James Hepburn, Earl of Bothwell, flushed at Angus Ferguson’s suggestion that he loved the queen. He did love her. He had ever since he had met her at the French court years earlier. But a Hepburn would never be considered worthy of Mary Stuart. He might be a man in love, but he was not a fool. “I have to protect her,” he said. “My honor will nae allow me to do otherwise, Angus.”
“Then first make certain they affix the blame for this murder on someone else, James. Whatever happens, I am yer friend and yer ally,” the Earl of Duin said quietly. “As ye will nae desert the queen, I will nae desert either of ye. I will keep the faith.”
Bothwell swallowed down the remainder of the whiskey in his dram cup in order to have time to regain control of his emotions. Finally he said, “I am grateful, Angus, for I know how much ye Fergusons of Duin prize your anonymity.”
“Send a messenger to me with updates of what is happening, so I may be prepared for whatever comes,” Angus told his friend.
Bothwell nodded, and then with the Earl of Duin by his side, took the offer of a fresh horse, departing to return to Edinburgh.

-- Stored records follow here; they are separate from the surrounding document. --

--- config.mk ---
export PLATFORM = sky130hd
export DESIGN_NAME = bba_window
export DESIGN_NICKNAME = d
export VERILOG_FILES = /design/src/sv/bba_pkg.sv /design/src/sv/bba_window.sv
export SDC_FILE = /design/constraint.sdc
export NUM_CORES = 1
export LEC_CHECK = 0
export ABC_AREA = 0
export BUFFER_PORTS_ARGS = -buffer_cell sky130_fd_sc_hd__buf_2
export CAP_MARGIN = 5
export CORE_MARGIN = 10
export CORE_UTILIZATION = 55
export CTS_CLUSTER_DIAMETER = 60
export CTS_CLUSTER_SIZE = 8
export DETAILED_ROUTE_END_ITERATION = 10
export PLACE_DENSITY = 0.81
export SYNTH_ARGS = -nofsm -noshare
export SYNTH_HDL_FRONTEND = slang
export SYNTH_SLANG_ARGS = --single-unit
--- constraint.sdc ---
create_clock -name clk -period 11.24 [get_ports clk]
set_clock_uncertainty 0.05 [all_clocks]
set_input_delay 0 -clock clk [delete_from_list [all_inputs] [get_ports clk]]
set_output_delay 0 -clock clk [all_outputs]
set_load 0.01 [all_outputs]
--- src/sv/bba_pkg.sv ---
package bba_pkg;

	// register reset values and default buffer limits
	localparam int WIDTH_RESET    = 1024;
	localparam int HEIGHT_RESET   = 1024;
	localparam int MAX_WIDTH_DEF  = 1024;
	localparam int MAX_HEIGHT_DEF = 4096;

	// field widths
	localparam int FW_W   = 11;
	localparam int FH_W   = 13;
	localparam int CFG_W  = 13;
	localparam int CH_W   = 8;
	localparam int PIX_W  = 3 * CH_W;

	// window sum: up to nine 8-bit values, count 1 to 9
	localparam int SUM_W  = 12;
	localparam int CNT_W  = 4;

	// rounding mean by reciprocal multiply
	localparam int RECIP_SH = 24;
	localparam int RECIP_W  = 24;

	typedef enum logic [0:0] {
		REG_FRAME_WIDTH  = 1'b0,
		REG_FRAME_HEIGHT = 1'b1
	} cfg_reg_t;

	typedef enum logic [0:0] {
		KIND_PIXEL = 1'b0,
		KIND_FLUSH = 1'b1
	} kind_t;

	// red in the lowest byte
	typedef struct packed {
		logic [CH_W-1:0] blue;
		logic [CH_W-1:0] green;
		logic [CH_W-1:0] red;
	} rgb_t;

	// one line buffer entry: row above and current middle row
	typedef struct packed {
		rgb_t upper;
		rgb_t middle;
	} line_word_t;

	// per item control handed from the input side to the window stage
	typedef struct packed {
		logic flush;
		logic has_a;
		logic has_b;
		logic top_ok;
		logic bot_ok;
		logic left_a;
		logic left_b;
		logic right;
		logic last;
	} item_ctl_t;

	typedef struct packed {
		logic [SUM_W-1:0] red;
		logic [SUM_W-1:0] green;
		logic [SUM_W-1:0] blue;
		logic [CNT_W-1:0] count;
		logic             last;
	} sum_t;

	// ceil(2^24 / (2*n)) for n = 1..9
	function automatic logic [RECIP_W-1:0] recip(input logic [CNT_W-1:0] n);
		logic [RECIP_W-1:0] m;
		case (n)
			4'd1:    m = 24'd8388608;
			4'd2:    m = 24'd4194304;
			4'd3:    m = 24'd2796203;
			4'd4:    m = 24'd2097152;
			4'd5:    m = 24'd1677722;
			4'd6:    m = 24'd1398102;
			4'd7:    m = 24'd1198373;
			4'd8:    m = 24'd1048576;
			4'd9:    m = 24'd932068;
			default: m = 24'd8388608;
		endcase
		return m;
	endfunction

endpackage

“What did he want?” Matthew Ferguson asked his brother afterward.
Angus shook his head. “Nothing,” he said. “He just came to bring me word that Darnley has been murdered.”
“Did he do it?” Matthew asked.
“Nay.”
“Ye believe him?”
“I have known James Hepburn since we were wee lads. Is he capable of killing? Aye, he is. They want to blame him, for he is the queen’s best defense.”

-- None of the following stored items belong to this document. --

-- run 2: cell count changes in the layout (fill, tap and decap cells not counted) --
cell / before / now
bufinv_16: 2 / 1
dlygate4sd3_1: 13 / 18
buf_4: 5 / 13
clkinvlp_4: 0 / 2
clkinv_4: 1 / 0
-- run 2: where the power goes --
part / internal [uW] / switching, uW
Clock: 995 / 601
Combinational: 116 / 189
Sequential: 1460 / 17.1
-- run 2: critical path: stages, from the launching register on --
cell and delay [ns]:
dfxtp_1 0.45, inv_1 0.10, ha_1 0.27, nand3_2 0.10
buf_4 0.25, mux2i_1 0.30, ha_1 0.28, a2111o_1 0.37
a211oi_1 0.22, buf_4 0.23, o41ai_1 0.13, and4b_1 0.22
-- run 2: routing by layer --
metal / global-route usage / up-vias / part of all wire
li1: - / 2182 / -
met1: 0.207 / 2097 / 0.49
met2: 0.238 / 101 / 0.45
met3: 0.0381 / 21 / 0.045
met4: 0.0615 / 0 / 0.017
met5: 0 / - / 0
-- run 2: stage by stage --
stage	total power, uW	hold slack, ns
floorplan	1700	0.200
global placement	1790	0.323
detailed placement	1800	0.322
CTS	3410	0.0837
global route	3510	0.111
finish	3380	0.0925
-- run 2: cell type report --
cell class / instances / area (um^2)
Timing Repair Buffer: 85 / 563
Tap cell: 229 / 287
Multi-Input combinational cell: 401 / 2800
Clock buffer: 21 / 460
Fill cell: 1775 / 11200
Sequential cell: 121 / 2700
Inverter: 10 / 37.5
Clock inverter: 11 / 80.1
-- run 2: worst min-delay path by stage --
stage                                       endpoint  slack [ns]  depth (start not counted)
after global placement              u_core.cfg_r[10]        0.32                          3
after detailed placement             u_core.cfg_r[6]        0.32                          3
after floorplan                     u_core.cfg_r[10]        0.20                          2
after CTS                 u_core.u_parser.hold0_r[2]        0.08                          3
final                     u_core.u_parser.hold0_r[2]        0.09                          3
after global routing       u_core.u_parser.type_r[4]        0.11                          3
<file path="src/design/wobg_pkg.sv">
// shared types, constants and helpers of the write-once block guard
`timescale 1ns / 1ps

package wobg_pkg;

    localparam int ADDR_W             = 16;
    localparam int SIZE_W             = 17;
    localparam int BITS_PER_MAP_BLOCK = 65536;
    localparam int MAP_SHIFT          = $clog2(BITS_PER_MAP_BLOCK);
    localparam int ADDR_SPACE         = 1 << ADDR_W;
    localparam int ROW_WIDTH          = 64;
    localparam int ROW_SHIFT          = $clog2(ROW_WIDTH);
    localparam int QUEUE_DEPTH        = 2;

    localparam logic [SIZE_W-1:0] DEVICE_SIZE_RESET = 17'd65538;

    localparam logic       KIND_READ  = 1'b0;
    localparam logic       KIND_WRITE = 1'b1;

    localparam logic [1:0] ST_OK      = 2'd0;
    localparam logic [1:0] ST_REFUSED = 2'd1;
    localparam logic [1:0] ST_RANGE   = 2'd2;

    typedef struct packed {
        logic              kind;
        logic              out_of_range;
        logic [ADDR_W-1:0] block_address;
        logic [SIZE_W-1:0] map_block;
    } t_item;

    // data blocks left once the bitmap blocks are taken off the top
    function automatic logic [SIZE_W-1:0] usable_of(input logic [SIZE_W-1:0] dev);
        logic [SIZE_W-1:0] overhead;
        overhead = (dev >> MAP_SHIFT) + SIZE_W'(1);
        return (dev < overhead) ? '0 : dev - overhead;
    endfunction

endpackage

</file>
<file path="src/design/wobg_queue.sv">
// short item queue between front and back
`timescale 1ns / 1ps

module wobg_queue import wobg_pkg::*; (
    input  logic  i_clk,
    input  logic  i_rst_n,
    input  logic  i_push,
    input  t_item i_push_item,
    output logic  o_not_full,
    input  logic  i_pop,
    output logic  o_not_empty,
    output t_item o_pop_item
);

    localparam int PTR_W = (QUEUE_DEPTH > 1) ? $clog2(QUEUE_DEPTH) : 1;
    localparam int CNT_W = $clog2(QUEUE_DEPTH + 1);

    t_item            r_slots [QUEUE_DEPTH];
    logic [PTR_W-1:0] r_wr_ptr;
    logic [PTR_W-1:0] r_rd_ptr;
    logic [CNT_W-1:0] r_count;
    logic             do_push;
    logic             do_pop;

    assign o_not_full  = r_count != CNT_W'(QUEUE_DEPTH);
    assign o_not_empty = r_count != '0;
    assign o_pop_item  = r_slots[r_rd_ptr];
    assign do_push     = i_push && o_not_full;
    assign do_pop      = i_pop && o_not_empty;

    function automatic logic [PTR_W-1:0] bump(input logic [PTR_W-1:0] p);
        return (p == PTR_W'(QUEUE_DEPTH - 1)) ? '0 : p + PTR_W'(1);
    endfunction

    always_ff @(posedge i_clk) begin
        if (!i_rst_n) begin
            r_wr_ptr <= '0;
            r_rd_ptr <= '0;
            r_count  <= '0;
        end else begin
            if (do_push) begin
                r_wr_ptr <= bump(r_wr_ptr);
            end
            if (do_pop) begin
                r_rd_ptr <= bump(r_rd_ptr);
            end
            if (do_push && !do_pop) begin
                r_count <= r_count + CNT_W'(1);
            end else if (do_pop && !do_push) begin
                r_count <= r_count - CNT_W'(1);
            end
        end
    end

    always_ff @(posedge i_clk) begin
        if (do_push) begin
            r_slots[r_wr_ptr] <= i_push_item;
        end
    end

endmodule

</file>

“We should nae be involved in these matters,” Matthew said.
“I agree,” Angus replied. “But James Hepburn is my friend. Remember that, little brother. I dinna gie my friendship lightly, but I will also protect Duin.”
Annabella agreed with both her husband and with Matthew. A close friendship must not be betrayed, but neither must Duin be put in any danger. She was glad to be an unimportant woman married to an unimportant border lord. She had seen what power and the desire for ultimate power could do the night she had witnessed the murder of David Riccio. She felt great sympathy for her queen. Few women had her strength of character, or were capable of ruling over a land constantly fought over by a group of contentious lords and their families.

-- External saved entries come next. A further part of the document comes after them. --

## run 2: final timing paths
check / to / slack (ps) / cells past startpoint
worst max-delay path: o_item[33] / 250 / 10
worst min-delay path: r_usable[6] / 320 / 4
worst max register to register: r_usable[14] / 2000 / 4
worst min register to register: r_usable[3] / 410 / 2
**src/design/wk_pkg.sv**
```systemverilog
package wk_pkg;

  // Width of the kurtosis result, unsigned Q12.12
  localparam int unsigned KURT_BITS = 24;

  // Controller states
  typedef enum logic [3:0] {
    ST_IDLE,
    ST_SQUARE,
    ST_ACCUM,
    ST_MUL_LOAD,
    ST_MUL_RUN,
    ST_MUL_WRAP,
    ST_DIV_INIT,
    ST_DIV_RUN,
    ST_WIN_END,
    ST_FLAT,
    ST_EMIT
  } state_t;

  // Window-end multiply steps, in the order they are run
  typedef enum logic [3:0] {
    STEP_A2,      // a2 = S1 * S1
    STEP_V,       // v  = n * S2 - a2
    STEP_NS4,     // m  = n * S4
    STEP_S1S3,    // m  = m - 4 * S1 * S3
    STEP_MN1,     // m  = m * n
    STEP_S2A2,    // m  = m + 6 * S2 * a2
    STEP_MN2,     // m  = m * n
    STEP_A4,      // m  = m - 3 * a2 * a2
    STEP_D        // d  = v * v
  } step_t;

  // Commands from the controller to the datapath
  typedef struct packed {
    logic  take;
    logic  square;
    logic  accum;
    logic  mul_load;
    logic  mul_run;
    logic  combine;
    logic  div_init;
    logic  div_run;
    logic  win_end;
    logic  flat;
    logic  emit;
    step_t step;
  } cmd_t;

  // Status from the datapath to the controller
  typedef struct packed {
    logic close;
    logic mul_last;
    logic v_nonpos;
    logic div_skip;
    logic div_last;
    logic out_free;
  } status_t;

endpackage

```
**src/design/wk_ctrl.sv**
```systemverilog
module wk_ctrl
  import wk_pkg::*;
(
  input  logic    clk,
  input  logic    rst_n,
  input  logic    in_valid,
  output logic    in_ready,
  input  status_t status,
  output cmd_t    cmd
);

  state_t state_r, state_nxt;
  step_t  step_r, step_nxt;

  // State and step registers
  always_ff @(posedge clk) begin
    if (!rst_n) begin
      state_r <= ST_IDLE;
      step_r  <= STEP_A2;
    end else begin
      state_r <= state_nxt;
      step_r  <= step_nxt;
    end
  end

  // Next state and commands
  always_comb begin
    state_nxt = state_r;
    step_nxt  = step_r;
    cmd       = '0;
    cmd.step  = step_r;
    in_ready  = 1'b0;
    unique case (state_r)
      ST_IDLE: begin
        in_ready = 1'b1;
        if (in_valid) begin
          cmd.take  = 1'b1;
          state_nxt = ST_SQUARE;
        end
      end
      ST_SQUARE: begin
        cmd.square = 1'b1;
        state_nxt  = ST_ACCUM;
      end
      ST_ACCUM: begin
        cmd.accum = 1'b1;
        step_nxt  = STEP_A2;
        state_nxt = status.close ? ST_MUL_LOAD : ST_EMIT;
      end
      ST_MUL_LOAD: begin
        cmd.mul_load = 1'b1;
        state_nxt    = ST_MUL_RUN;
      end
      ST_MUL_RUN: begin
        cmd.mul_run = 1'b1;
        if (status.mul_last) state_nxt = ST_MUL_WRAP;
      end
      ST_MUL_WRAP: begin
        cmd.combine = 1'b1;
        if (step_r == STEP_V && status.v_nonpos) begin
          state_nxt = ST_FLAT;
        end else if (step_r == STEP_D) begin
          state_nxt = ST_DIV_INIT;
        end else begin
          step_nxt  = step_t'(step_r + 4'd1);
          state_nxt = ST_MUL_LOAD;
        end
      end
      ST_DIV_INIT: begin
        cmd.div_init = 1'b1;
        state_nxt    = status.div_skip ? ST_WIN_END : ST_DIV_RUN;
      end
      ST_DIV_RUN: begin
        cmd.div_run = 1'b1;
        if (status.div_last) state_nxt = ST_WIN_END;
      end
      ST_WIN_END: begin
        cmd.win_end = 1'b1;
        state_nxt   = ST_EMIT;
      end
      ST_FLAT: begin
        cmd.flat  = 1'b1;
        state_nxt = ST_EMIT;
      end
      ST_EMIT: begin
        if (status.out_free) begin
          cmd.emit  = 1'b1;
          state_nxt = ST_IDLE;
        end
      end
      default: state_nxt = ST_IDLE;
    endcase
  end

endmodule

```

The queen’s cousin, Elizabeth Tudor, had learned the lessons of survival well in her difficult childhood. Mary, however, had been cosseted and pampered at every turn. She had been wise enough upon her return to Scotland to seek good counsel from her half brother, James Stewart, whom she had created Earl of Moray; and from William Maitland, whom she had made her secretary of state; but when her desires conflicted with that counsel, trouble was certain to ensue. Annabella wondered whether that trouble would now overwhelm Mary Stuart, and lead to her eventual downfall. Only time would reveal the answer to her question.
Chapter 9
T
rue to his word, James Hepburn kept his friend Angus Ferguson fully informed of what was happening in Edinburgh with regard to the matter of Lord Darnley’s murder. Although Mary had never formally given him the crown matrimonial, she had allowed him to style himself king. He was buried with royal pomp and Roman Catholic rites and interred at Holyrood in a grave next to King James V. Mary had gone into official mourning, but after a few days had departed Edinburgh to mourn more privately by the sea.
No sooner had the queen departed than men holding up scandalously painted posters had begun to travel the streets of the city, crying that Bothwell had killed the queen’s husband—that the queen was in league with him in the murder. Darnley’s father, the Earl of Lennox, demanded that a trial be held to determine the murderer of his son. The queen was informed of all of this at her seaside residence. Finally there was no other solution than to try Bothwell to determine his guilt or his innocence in the matter, and silence the rumors.